The next afternoon, Sam and Remi were waiting when David Caine arrived. After Sam and Remi took him into the climate-controlled room, Remi put on surgical gloves, opened one of the glass cabinets, and set the codex on the table. Caine sat for a moment, staring at the cover. “Before we begin,” he said, “the carbon dating is complete on the seeds and husks that were in the wooden bowls and on the wood itself. The samples all had 94.29 percent of their carbon 14. The wood and the plants died at about the same time, which is four hundred seventy-six years ago, in 1537.”

“Isn’t that sort of late for a classic Mayan?” asked Remi.

“It’s well into the end-time of the civilization. Most major classic cities had been abandoned by around 1000 A.D. Others stood until the Spanish got to them, beginning around 1524, when Pedro de Alvarado attacked the Maya with a huge army of native allies from Tlaxcala and Cholula. But there were many Mayan kingdoms that took a long time to be conquered. The last few fell in 1697, more than a hundred fifty years later.”

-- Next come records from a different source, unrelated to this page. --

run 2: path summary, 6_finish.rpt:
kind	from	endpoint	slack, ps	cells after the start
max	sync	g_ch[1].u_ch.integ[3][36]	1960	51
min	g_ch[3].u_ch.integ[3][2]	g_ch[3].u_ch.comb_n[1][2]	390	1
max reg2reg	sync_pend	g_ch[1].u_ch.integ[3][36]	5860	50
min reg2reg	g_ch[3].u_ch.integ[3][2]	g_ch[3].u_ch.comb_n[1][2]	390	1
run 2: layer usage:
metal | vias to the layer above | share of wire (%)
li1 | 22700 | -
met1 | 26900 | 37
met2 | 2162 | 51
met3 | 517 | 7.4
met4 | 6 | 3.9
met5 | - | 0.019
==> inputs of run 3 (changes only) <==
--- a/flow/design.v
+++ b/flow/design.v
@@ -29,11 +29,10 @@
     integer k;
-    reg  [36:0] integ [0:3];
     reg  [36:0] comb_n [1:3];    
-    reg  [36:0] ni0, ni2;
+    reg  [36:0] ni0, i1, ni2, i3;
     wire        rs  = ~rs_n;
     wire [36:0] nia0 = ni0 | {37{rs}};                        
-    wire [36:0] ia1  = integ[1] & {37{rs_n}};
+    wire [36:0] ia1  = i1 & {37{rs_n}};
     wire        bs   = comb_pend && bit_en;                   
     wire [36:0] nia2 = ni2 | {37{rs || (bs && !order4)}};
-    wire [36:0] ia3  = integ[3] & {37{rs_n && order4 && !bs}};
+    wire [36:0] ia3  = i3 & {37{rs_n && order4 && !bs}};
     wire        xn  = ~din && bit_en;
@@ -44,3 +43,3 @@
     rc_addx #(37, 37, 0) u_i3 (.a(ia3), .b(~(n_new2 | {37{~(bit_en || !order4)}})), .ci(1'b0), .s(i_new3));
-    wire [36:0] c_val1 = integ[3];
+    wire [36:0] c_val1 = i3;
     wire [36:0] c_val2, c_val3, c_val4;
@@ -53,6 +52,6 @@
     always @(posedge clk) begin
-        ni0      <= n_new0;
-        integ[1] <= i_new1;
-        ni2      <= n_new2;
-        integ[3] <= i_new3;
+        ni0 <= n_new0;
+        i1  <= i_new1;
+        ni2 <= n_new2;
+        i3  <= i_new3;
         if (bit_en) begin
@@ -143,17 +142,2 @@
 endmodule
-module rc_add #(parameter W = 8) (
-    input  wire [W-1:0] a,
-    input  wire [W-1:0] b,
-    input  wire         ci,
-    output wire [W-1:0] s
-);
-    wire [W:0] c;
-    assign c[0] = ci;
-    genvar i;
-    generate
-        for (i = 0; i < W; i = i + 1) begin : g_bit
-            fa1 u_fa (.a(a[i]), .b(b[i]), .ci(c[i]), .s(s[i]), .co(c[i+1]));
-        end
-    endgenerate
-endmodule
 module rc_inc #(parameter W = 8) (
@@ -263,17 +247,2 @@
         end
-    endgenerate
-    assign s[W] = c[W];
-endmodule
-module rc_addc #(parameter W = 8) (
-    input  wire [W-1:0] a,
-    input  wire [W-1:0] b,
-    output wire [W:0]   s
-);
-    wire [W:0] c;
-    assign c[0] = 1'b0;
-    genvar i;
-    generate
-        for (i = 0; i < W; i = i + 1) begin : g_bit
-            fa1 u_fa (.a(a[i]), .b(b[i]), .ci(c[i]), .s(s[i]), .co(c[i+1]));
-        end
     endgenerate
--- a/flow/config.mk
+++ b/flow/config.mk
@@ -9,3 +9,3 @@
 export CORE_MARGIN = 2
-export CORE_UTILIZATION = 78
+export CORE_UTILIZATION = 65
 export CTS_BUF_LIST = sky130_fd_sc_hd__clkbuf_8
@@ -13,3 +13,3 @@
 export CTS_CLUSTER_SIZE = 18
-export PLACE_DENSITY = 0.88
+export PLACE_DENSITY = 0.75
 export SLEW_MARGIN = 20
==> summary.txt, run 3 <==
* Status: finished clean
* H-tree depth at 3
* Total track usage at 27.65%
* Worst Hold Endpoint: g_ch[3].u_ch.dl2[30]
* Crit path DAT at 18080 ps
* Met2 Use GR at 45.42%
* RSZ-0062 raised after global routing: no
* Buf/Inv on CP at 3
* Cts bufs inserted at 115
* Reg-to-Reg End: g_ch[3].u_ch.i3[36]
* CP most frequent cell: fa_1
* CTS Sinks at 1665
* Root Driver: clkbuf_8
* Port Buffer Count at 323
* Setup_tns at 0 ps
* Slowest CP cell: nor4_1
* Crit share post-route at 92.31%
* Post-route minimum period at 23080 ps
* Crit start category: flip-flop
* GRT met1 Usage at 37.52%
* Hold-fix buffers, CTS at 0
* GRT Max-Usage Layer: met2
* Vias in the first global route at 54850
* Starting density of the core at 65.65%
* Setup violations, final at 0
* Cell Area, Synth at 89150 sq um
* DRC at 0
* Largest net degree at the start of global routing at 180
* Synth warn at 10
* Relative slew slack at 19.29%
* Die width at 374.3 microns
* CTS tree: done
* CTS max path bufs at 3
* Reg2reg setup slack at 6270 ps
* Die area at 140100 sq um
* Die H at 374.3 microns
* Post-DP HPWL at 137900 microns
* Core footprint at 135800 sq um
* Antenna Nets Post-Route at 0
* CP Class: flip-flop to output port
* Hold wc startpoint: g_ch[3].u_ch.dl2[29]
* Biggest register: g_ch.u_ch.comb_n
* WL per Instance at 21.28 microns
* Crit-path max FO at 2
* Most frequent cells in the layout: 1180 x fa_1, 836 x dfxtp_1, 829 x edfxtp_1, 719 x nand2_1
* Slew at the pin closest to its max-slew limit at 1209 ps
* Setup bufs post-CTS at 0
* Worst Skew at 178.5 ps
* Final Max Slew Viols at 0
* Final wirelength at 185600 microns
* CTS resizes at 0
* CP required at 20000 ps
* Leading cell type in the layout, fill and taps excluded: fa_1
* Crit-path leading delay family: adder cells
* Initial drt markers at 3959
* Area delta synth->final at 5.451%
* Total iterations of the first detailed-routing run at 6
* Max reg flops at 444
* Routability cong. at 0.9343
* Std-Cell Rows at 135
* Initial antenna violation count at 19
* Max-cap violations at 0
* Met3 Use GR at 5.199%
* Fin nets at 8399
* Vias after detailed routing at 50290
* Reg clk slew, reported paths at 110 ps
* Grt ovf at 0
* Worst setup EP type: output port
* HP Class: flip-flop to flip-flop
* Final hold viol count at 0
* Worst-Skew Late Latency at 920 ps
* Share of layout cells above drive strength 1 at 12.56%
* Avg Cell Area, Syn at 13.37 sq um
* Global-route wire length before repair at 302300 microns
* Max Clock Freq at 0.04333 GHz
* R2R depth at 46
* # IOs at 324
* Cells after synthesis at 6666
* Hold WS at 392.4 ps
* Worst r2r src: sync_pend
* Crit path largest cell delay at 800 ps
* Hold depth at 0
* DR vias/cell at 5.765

Remi said, “So what we found was a high-ranking man who picked up a pot from somewhere near Copán in Honduras. He put a book inside it and set off on foot. He went four hundred miles or so, then climbed all the way up the side of the Tacaná volcano in Mexico and put it in a shrine.”

“I would say it’s almost certain that something of that sort happened. Why he did it, we can only guess at this point.”

“Do you have a guess?” asked Sam.

“I think that he was taking an extremely precious book to a secret and remote place to hide it from the Spaniards. Judging from your photographs of the site, you’re probably right that it was a small stone shrine. Inside are pictures of Cizin, god of earthquakes and death, who was the bringer of earthquakes. He’s the dancing skeleton with the dangling eyeballs.”

“Then, what?”

“I’m just guessing, remember. At some point, the shrine was covered by a lava flow from the volcano. It’s even possible that he intentionally placed the book in the shrine, knowing the likelihood that it would be covered by lava, believing that a god was giving him a perfect way to seal the book in a safe place.”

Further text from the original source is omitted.